**TASK BRIEF**
Where a line of the data below has the string "current", copy that line.

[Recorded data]
# # #

--- src/rtl/font_cell_scheduler.sv ---
// font_cell_scheduler
//   Walks the text screen cell by cell. For every cell it reads the cell word
//   from text RAM, then the glyph from font ROM, and stages the result. It
//   hands the staged cell to the pixel renderer with a one-cycle font_ready
//   pulse. Both memories are synchronous-read, so data returns one cycle
//   after the address. Fetching the next cell overlaps with rendering of the
//   current one.
//
//   State table:
//     IDLE  | waiting for start; busy low
//     TEXT  | text_addr presents the current cell to text RAM
//     CODE  | cell word captured; cursor swap applied; font_addr loaded
//     FONT  | font_addr held while font ROM reads the glyph
//     SHAPE | glyph captured into staging
//     WAIT  | waiting for the renderer before handing the staged cell over
//
// Ports
//   clk, rst          clock; asynchronous active-low reset
//   start             one-cycle frame request (ignored while busy)
//   cursor_en/col/row cursor position; sampled when each cell is staged
//   text_addr/data    text RAM read port (row*TEXT_COLS+col)
//   font_addr/data    font ROM read port (char code -> 128-bit glyph)
//   render_done       renderer idle
//   font_ready        hand-off pulse; grid_* and base_address valid next cycle
//   grid_shape/fg/bg  live cell for the renderer
//   base_address      framebuffer address of the cell's top-left pixel
//   busy, frame_done  frame in progress / end-of-frame pulse
module font_cell_scheduler #(
  parameter int TEXT_COLS = 80,
  parameter int TEXT_ROWS = 30,
  parameter int CHAR_W    = 8,
  parameter int CHAR_H    = 16,
  parameter int SCREEN_W  = 640
) (
  input  logic         clk,
  input  logic         rst,
  input  logic         start,
  input  logic         cursor_en,
  input  logic [6:0]   cursor_col,
  input  logic [4:0]   cursor_row,
  output logic [11:0]  text_addr,
  input  logic [31:0]  text_data,
  output logic [7:0]   font_addr,
  input  logic [127:0] font_data,
  input  logic         render_done,
  output logic         font_ready,
  output logic [127:0] grid_shape,
  output logic [11:0]  grid_fg,
  output logic [11:0]  grid_bg,
  output logic [19:0]  base_address,
  output logic         busy,
  output logic         frame_done
);

  localparam logic [2:0] IDLE  = 3'd0;
  localparam logic [2:0] TEXT  = 3'd1;
  localparam logic [2:0] CODE  = 3'd2;
  localparam logic [2:0] FONT  = 3'd3;
  localparam logic [2:0] SHAPE = 3'd4;
  localparam logic [2:0] WAIT  = 3'd5;

  localparam logic [6:0]  LAST_COL = 7'(TEXT_COLS - 1);
  localparam logic [4:0]  LAST_ROW = 5'(TEXT_ROWS - 1);
  localparam logic [19:0] ROW_STEP = 20'(CHAR_H * SCREEN_W);
  localparam logic [19:0] COL_STEP = 20'(CHAR_W);

  logic [2:0]   state;
  logic [6:0]   col;
  logic [4:0]   row;
  logic         busySeen;
  logic [11:0]  fgStage;
  logic [11:0]  bgStage;
  logic [127:0] shapeStage;
  logic [19:0]  baseStage;
  logic         cursorHit;
  logic         handoff;

  assign cursorHit  = cursor_en && (col == cursor_col) && (row == cursor_row);
  assign handoff    = (state == WAIT) && render_done && busySeen;
  assign font_ready = handoff;

  always_ff @(posedge clk or negedge rst) begin
    if (!rst) begin
      state        <= IDLE;
      col          <= '0;
      row          <= '0;
      busySeen     <= 1'b0;
      fgStage      <= '0;
      bgStage      <= '0;
      shapeStage   <= '0;
      baseStage    <= '0;
      text_addr    <= '0;
      font_addr    <= '0;
      grid_shape   <= '0;
      grid_fg      <= '0;
      grid_bg      <= '0;
      base_address <= '0;
      busy         <= 1'b0;
      frame_done   <= 1'b0;
    end else begin
      frame_done <= 1'b0;

      // The renderer needs the cycle after font_ready to sample the cell and
      // drop render_done, so busySeen stays clear for exactly that cycle.
      // Any later cycle outside WAIT, or any cycle with render_done low,
      // re-arms it; WAIT is never reached sooner than four cycles later.
      if (state == IDLE && start)
        busySeen <= 1'b1;
      else if (handoff)
        busySeen <= 1'b0;
      else if (!render_done || state != WAIT)
        busySeen <= 1'b1;

      case (state)
        IDLE: begin
          if (start) begin
            col       <= '0;
            row       <= '0;
            text_addr <= '0;
            busy      <= 1'b1;
            state     <= TEXT;
          end
        end
        TEXT: state <= CODE;
        CODE: begin
          font_addr <= text_data[7:0];
          if (cursorHit) begin
            fgStage <= text_data[31:20];
            bgStage <= text_data[19:8];
          end else begin
            fgStage <= text_data[19:8];
            bgStage <= text_data[31:20];
          end
          baseStage <= 20'(row) * ROW_STEP + 20'(col) * COL_STEP;
          state     <= FONT;
        end
        FONT: state <= SHAPE;
        SHAPE: begin
          shapeStage <= font_data;
          state      <= WAIT;
        end
        WAIT: begin
          if (handoff) begin
            grid_shape   <= shapeStage;
            grid_fg      <= fgStage;
            grid_bg      <= bgStage;
            base_address <= baseStage;
            // Cells are row-major with pitch TEXT_COLS, so the next text
            // address is always the current one plus one.
            if (col < LAST_COL) begin
              col       <= col + 7'd1;
              text_addr <= text_addr + 12'd1;
              state     <= TEXT;
            end else begin
              col <= '0;
              if (row < LAST_ROW) begin
                row       <= row + 5'd1;
                text_addr <= text_addr + 12'd1;
                state     <= TEXT;
              end else begin
                busy       <= 1'b0;
                frame_done <= 1'b1;
                state      <= IDLE;
              end
            end
          end
        end
        default: state <= IDLE;
      endcase
    end
  end

endmodule

--- config.mk ---
export PLATFORM = sky130hd
export DESIGN_NAME = font_cell_scheduler
export DESIGN_NICKNAME = d
export VERILOG_FILES = /design/src/rtl/font_cell_scheduler.sv
export SDC_FILE = /design/constraint.sdc
export NUM_CORES = 1
export LEC_CHECK = 0
export CORE_ASPECT_RATIO = 1.25
export CORE_MARGIN = 5
export CORE_UTILIZATION = 53
export CTS_CLUSTER_DIAMETER = 200
export DETAILED_ROUTE_END_ITERATION = 12
export PLACE_DENSITY = 0.83
export SETUP_SLACK_MARGIN = 0.05
export SLEW_MARGIN = 15
export SYNTH_ARGS = -nofsm -noshare
export SYNTH_HDL_FRONTEND = slang
export SYNTH_SLANG_ARGS = --single-unit
--- constraint.sdc ---
create_clock -name clk -period 3.2 [get_ports clk]
set_clock_uncertainty 0.2 [all_clocks]
set_input_delay 0.8 -clock clk [delete_from_list [all_inputs] [get_ports clk]]
set_output_delay 0.8 -clock clk [all_outputs]
set_load 0.05 [all_outputs]
==> reports/qor.txt, run 1 <==
setup TNS = 0 ns
largest cells by area after synthesis = dfrtp_1 63%, nand2_1 15%, mux2_2 9.8%
critical path launch point type = flip-flop
drt drc = 0
Slew headroom = 37.7%
via density per instance = 5.26
part of the Yosys area used for sequential elements = 62.9%
dpl ws = 0.247 ns
Yosys top cell area share = 62.9%
commonest cells after routing, fill and taps aside = 599 x nand2_1, 372 x dfrtp_1, 364 x clkdlybuf4s50_1, 129 x mux2_2, 41 x clkbuf_16
PortBufs = 366
total number of vias = 11100
Register Area = 9310 sq um
I/O pins = 372
Sw Share = 39.2%
RSZ-0062 raised after global routing = false
std cell rows = 68
starting density of the core = 53.7%
Max Freq = 345 MHz
yosys synthesis warning count = 0
number of H-tree levels = 2
Hold Violations, Final = 0
CP Data Arrival Time = 1.90 ns
Root Buffer = clkbuf_16
Static Leak = 9.41 nW
asr flop ratio synth = 100%
die extent in y = 197 um
Pwr Density = 1010 nW/um^2
top cell type by total area after synthesis = dfrtp_1
Post-DRT Antenna Nets = 0
placed inst area = 18800 sq um
final worst path period need = 2.90 ns
CTS Sinks = 372
DP HPWL = 26.4 mm
die width = 159 um
global-route usage over all layers = 24.5%
Comb pwr share = 39.6%
Die Footprint = 31400 sq um
Pint = 12.3 mW
DR iter-0 viols = 691
clk slew on worst S/H paths = 0.06 ns
Multi-input gate area = 5130 sq um
Core Region = 27600 sq um
Slew Limit Fails = 0
DRT Pass-1 Iters = 5
total CTS buffers = 38
synth unique cells = 47
initial antenna violation count = 5
Layout Cells excl Fill = 2107
VDD IR max = 555 uV
fin crit share = 90.5%
final setup margin = 0.305 ns
Cells after Synth = 1379
final WL = 39.1 mm
flops & latches, synth = 372
ys flop type = dfrtp_1
CTS max path bufs = 3
first-pass GRT wire length = 62.1 mm
number of global-route vias before repair = 11500
Setup-failing EPs final = 0
Max Cap Viol = 0
switching component of the power = 7.94 mW
worst path required time = 2.20 ns
post-route cell area = 20100 sq um
Post-synth EDFFs = 0
CP max FO = 11
TritonCTS clock tree = done
Final Wtd Congestion = 0.835
Worst Setup Path Type = flip-flop to primary output
fin nets = 1914
P&R area growth vs syn = 36.0%
FILL cells = 1896
DR WL/cell = 18.6 um
largest net degree at the start of global routing = 169
cts hold-fix bufs = 0
clk_lat worst skew = 0.51 ns
GR Overflow Total = 0
Clock power frac = 22.7%
Min-Delay Path Class = input port to async pin
sequential share of power = 37.7%
most common library cell in the layout ignoring fill and taps = nand2_1
CP Capture Type = primary output
dpl cells = 2037
layout cell share with drive strength beyond 1 = 12.6%
Core Util, Final = 73.0%
status = complete, no violations
mapped cell area = 14800 sq um
synthesized area per cell = 10.7 sq um
Tightest Pin Transition = 0.935 ns
cells in the mapped netlist, drive strengths merged, types with 5 or more instances:
library cell    n
nand2         600
dfrtp         372
mux2          129
o21ai          51
buf            43
clkbuf         35
mux2i          24
nor2           16
xnor2          16
a21oi          13
nand4          10
ha              9
or3             9
nand3           7
inv             5
cell type report:
| cell class | count | area share (%) |
|---|---|---|
| Sequential cell | 372 | 46.2 |
| Multi-Input combinational cell | 927 | 25.5 |
| Timing Repair Buffer | 382 | 19.4 |
| Tap cell | 350 | 2.17 |
| Clock inverter | 16 | 0.963 |
| Antenna cell | 1 | 0.0124 |
| Clock buffer | 53 | 5.62 |
| Inverter | 6 | 0.137 |
cells by family after synthesis:
group,count (synthesis),synth area share (%)
AO/OA/AOI/OAI,79,3.12
XOR/XNOR,20,1.18
adder cells (fa/ha/maj),10,0.896
buffers and inverters,84,2.71
flip-flops,372,62.9
multiplexers,153,11.4
other,1,0.0253
AND/OR/NAND/NOR,660,17.7
stage by stage:
step,power [mW],hold slack [ns]
2_1_floorplan,12.8,0.235
3_3_place_gp,15.4,0.240
3_5_place_dp,15.7,0.249
4_1_cts,20.5,0.0604
5_1_grt,21.3,0.0774
6_report,20.3,0.0510
what timing repair did:
| item | in CTS | in global routing |
|---|---|---|
| setup endpoints to repair | 0 | 1 |
| setup buffers | 0 | 0 |
| resized for setup | 0 | 1 |
flip-flops by register name, summed over array words and instances, names as in the netlist:
signal        cells
state             3
frame_done        1
grid_fg          12
busySeen          1
grid_shape      128
col               7
bgStage          12
font_addr         8
text_addr        12
fgStage          12
busy              1
baseStage        15
row               5
base_address     15
grid_bg          12
shapeStage      128
worst max-delay path, stage by stage, from the launching register on:
cell	delay [ns]
dfrtp_1	0.58
and3b_2	0.41
nand3_4	0.14
inv_6	0.10
buf_12	0.14
per-layer routing:
metal	global-route usage, %	share of wire, %
met4	11.3	5.0
met3	5.17	5.6
met2	42.2	51
met5	0	0.14
met1	29.6	38
power by group through the flow:
stage / Clock [mW] / Sequential [mW] / Combinational [mW]
CTS: 4.70 / 7.64 / 8.11
global route: 4.89 / 7.87 / 8.50
finish: 4.61 / 7.64 / 8.02
detailed placement: 0 / 7.69 / 8.05
global placement: 0 / 7.57 / 7.86
floorplan: 0 / 10.3 / 2.45
final timing paths:
check                                           start                           to  slack [ns]  depth (start not counted)
max                              state[0]$_DFFE_PN0P_                   font_ready        0.30                          4
min                                               rst   grid_shape[11]$_DFFE_PN0P_        0.05                          1
max reg2reg                      state[0]$_DFFE_PN0P_  grid_shape[126]$_DFFE_PN0P_        0.75                          6
min reg2reg                shapeStage[83]$_DFFE_PN0P_   grid_shape[83]$_DFFE_PN0P_        0.26                          2
max in group asynchronous                         rst     font_addr[4]$_DFFE_PN0P_        1.87                          2
min in group clk           shapeStage[83]$_DFFE_PN0P_   grid_shape[83]$_DFFE_PN0P_        0.26                          2
No activity file was read; power rests on OpenSTA's default activity.
==> inputs of run 2 (changes only) <==
Settings changed: CORE_UTILIZATION 53 to 60, DONT_BUFFER_PORTS set to 1, MAX_ROUTING_LAYER set to met4, PLACE_DENSITY 0.83 to 0.76.
==> run 2 against run 1 <==
Global-route usage decreased by 0.78 points. Non-clock buffer count decreased by 372. Combinational power decreased by 65%. The run now ends with negative hold slack left. Hold slack got worse by 0.25 ns. Final cell count decreased by 19%. Critical path type unchanged. Routed wire length decreased by 16%. Critical endpoint unchanged. Via count decreased by 15%. Register-to-register slack improved by 0.02 ns. Sequential share of layout area increased by 11 points. First-iteration DRC count decreased by 26%. Final area decreased by 20%. Largest cell class unchanged. Sequential power increased by 41%.
==> reports/qor.txt, run 2 (synthesized netlist as in run 1, its figures left out) <==
DRT Pass-1 Iters = 5 (unchanged)
Slew Limit Fails = 0 (unchanged)
CP peak stage delay = 0.58 ns (about the same)
failing checks = negative hold slack
std cell rows = 64 (-5.9%)
DR iter-0 viols = 513 (-26%)
switching component of the power = 7.36 mW (-7.3%)
worst r2r src = state[0]$_DFFE_PN0P_
Slew headroom = 31.5% (-6.1 points)
Layout Cells excl Fill = 1717 (-19%)
global-route usage over all layers = 23.7% (-0.78 points)
clk slew on worst S/H paths = 0.06 ns (about the same)
Pwr Density = 1100 nW/um^2 (+8.9%)
commonest cells after routing, fill and taps aside = 599 x nand2_1, 372 x dfrtp_1, 129 x mux2_2, 37 x clkbuf_16, 31 x o21ai_0
PortBufs = 0 (-100%)
P&R area growth vs syn = 9.32%
Regs by FF count = grid_shape x128, shapeStage x128
CP Cell Sequence = and3b_2 > nand3_4 > inv_8
Pint = 10.4 mW (-16%)
CTS max path bufs = 3 (unchanged)
total CTS buffers = 36 (-5.3%)
Critical path origin = state[0]$_DFFE_PN0P_
worst path required time = 2.20 ns (about the same)
largest net degree at the start of global routing = 373 (+120%)
Clock power frac = 23.3% (+0.6 points)
Max Freq = 335 MHz (-2.9%)
Core Util, Final = 66.3% (-6.8 points)
I/O pins = 372 (unchanged)
fin crit share = 93.2% (+2.7 points)
Root Buffer = clkbuf_16
number of H-tree levels = 2 (unchanged)
VDD IR max = 644 uV (+16%)
Post-DRT Antenna Nets = 0 (unchanged)
most common library cell in the layout ignoring fill and taps = nand2_1
status = finished with violations
starting density of the core = 60.6% (+6.9 points)
critical path launch point type = flip-flop
fin nets = 1540 (-20%)
Hold Violations, Final = 250 (+250)
Top delay family on crit path = flip-flops
Min-Delay Path Class = input port to async pin
die extent in y = 186 um (-5.7%)
final worst path period need = 2.98 ns (+0.0862 ns)
drt drc = 0 (unchanged)
Max Cap Viol = 0 (unchanged)
Sw Share = 41.5% (+2.3 points)
CP Data Arrival Time = 1.98 ns (+0.08 ns)
final WL = 32.9 mm (-16%)
first-pass GRT wire length = 50.9 mm (-18%)
DP HPWL = 21.6 mm (-18%)
TritonCTS clock tree = done
number of global-route vias before repair = 9445 (-18%)
Tightest Pin Transition = 1.03 ns (+0.0922 ns)
initial antenna violation count = 9 (+4)
clk_lat worst skew = 0.50 ns (about the same)
flop-to-flop setup slack = 0.77 ns (+0.02 ns)
post-CTS setup buffer count = 0 (unchanged)
Setup-failing EPs final = 0 (unchanged)
die width = 150 um (-5.6%)
CP max FO = 49 (+38)
Comb pwr share = 16.0% (-24 points)
setup TNS = 0 ns (unchanged)
CP Capture Type = primary output
RSZ-0062 raised after global routing = false
Worst Setup Path Type = flip-flop to primary output
CP Buf/Inv Count = 1 (-1)
layout cell share with drive strength beyond 1 = 14.8% (+2.1 points)
Final Wtd Congestion = 0.867 (+3.7%)
worst hold slack = -0.202 ns (-0.253 ns)
GR Overflow Total = 0 (unchanged)
slowest CP cell = dfrtp_1
via density per instance = 5.51 (+4.7%)
dpl cells = 1645 (-19%)
total number of vias = 9459 (-15%)
Core Region = 24400 sq um (-11%)
Static Leak = 7.90 nW (-16%)
CTS Sinks = 372 (unchanged)
Die Footprint = 27900 sq um (-11%)
sequential share of power = 60.7% (+23 points)
DR WL/cell = 19.1 um (+3.1%)
run 2: power groups by stage:
| stage | Combinational [mW] | Sequential, mW | Clock, mW |
|---|---|---|---|
| 4_1_cts | 2.88 | 10.8 | 4.22 |
| 5_1_grt | 3.23 | 11.0 | 4.43 |
| 6_report | 2.84 | 10.8 | 4.13 |
| 2_1_floorplan | 2.45 | 10.3 | 0 |
| 3_5_place_dp | 2.86 | 10.9 | 0 |
| 3_3_place_gp | 2.70 | 10.8 | 0 |
run 2: routing by layer:
layer | share of wire (%) | global-route usage [%] | vias to the layer above
met5 | 0 | - | -
met4 | 4.2 | 10.1 | 0
met3 | 9.0 | 7.28 | 82
met2 | 49 | 37.0 | 315
met1 | 38 | 28.8 | 4659
li1 | - | - | 4403
run 2: timing repair:
action | in CTS | in global routing
gates resized for setup | 1 | 1
endpoints found under the hold margin | 372 | 372
setup endpoints to repair | 1 | 1
run 2: area by class of cell:
cell class / count / area, sq um
sequential: 372 / 9310
fill: 1811 / 8240
multi-input combinational: 927 / 5130
clock buffer: 53 / 1070
tap: 330 / 413
timing repair buffer: 10 / 113
clock inverter: 7 / 85.1
inverter: 6 / 30.0
antenna: 12 / 30.0
run 2: path summary, 6_finish.rpt:
check	end	cells past startpoint
max reg2reg	grid_shape[101]$_DFFE_PN0P_	6
max in group asynchronous	base_address[6]$_DFFE_PN0P_	0
min in group clk	busySeen$_DFFE_PN0P_	1
min reg2reg	grid_shape[82]$_DFFE_PN0P_	2
max	font_ready	3
min	grid_shape[125]$_DFFE_PN0P_	0
run 2: stage by stage:
step	instance area, sq um	setup WS, ns	power, mW
after floorplan	14800	0.460	12.8
after global placement	15000	0.629	13.5
after detailed placement	15000	0.521	13.7
after CTS	16100	0.0820	17.9
after global routing	16200	0.139	18.6
final	16200	0.218	17.7
run 2: worst reg2reg max path: cells and delay by family (launching register included):
kind,cells,cell delay [ns]
and+or+nand+nor,4,0.77
DFF,1,0.58
buffers and inverters,2,0.82
==> inputs of run 3 (changes only) <==
Settings changed: CTS_CLUSTER_DIAMETER 200 to 150.
==> results of run 3 <==
No change in the layout: final DEF, timing and power equal those of run 2.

# # #

**EXERCISE SOLUTION**
//   current one.
//     TEXT  | text_addr presents the current cell to text RAM
            // address is always the current one plus one.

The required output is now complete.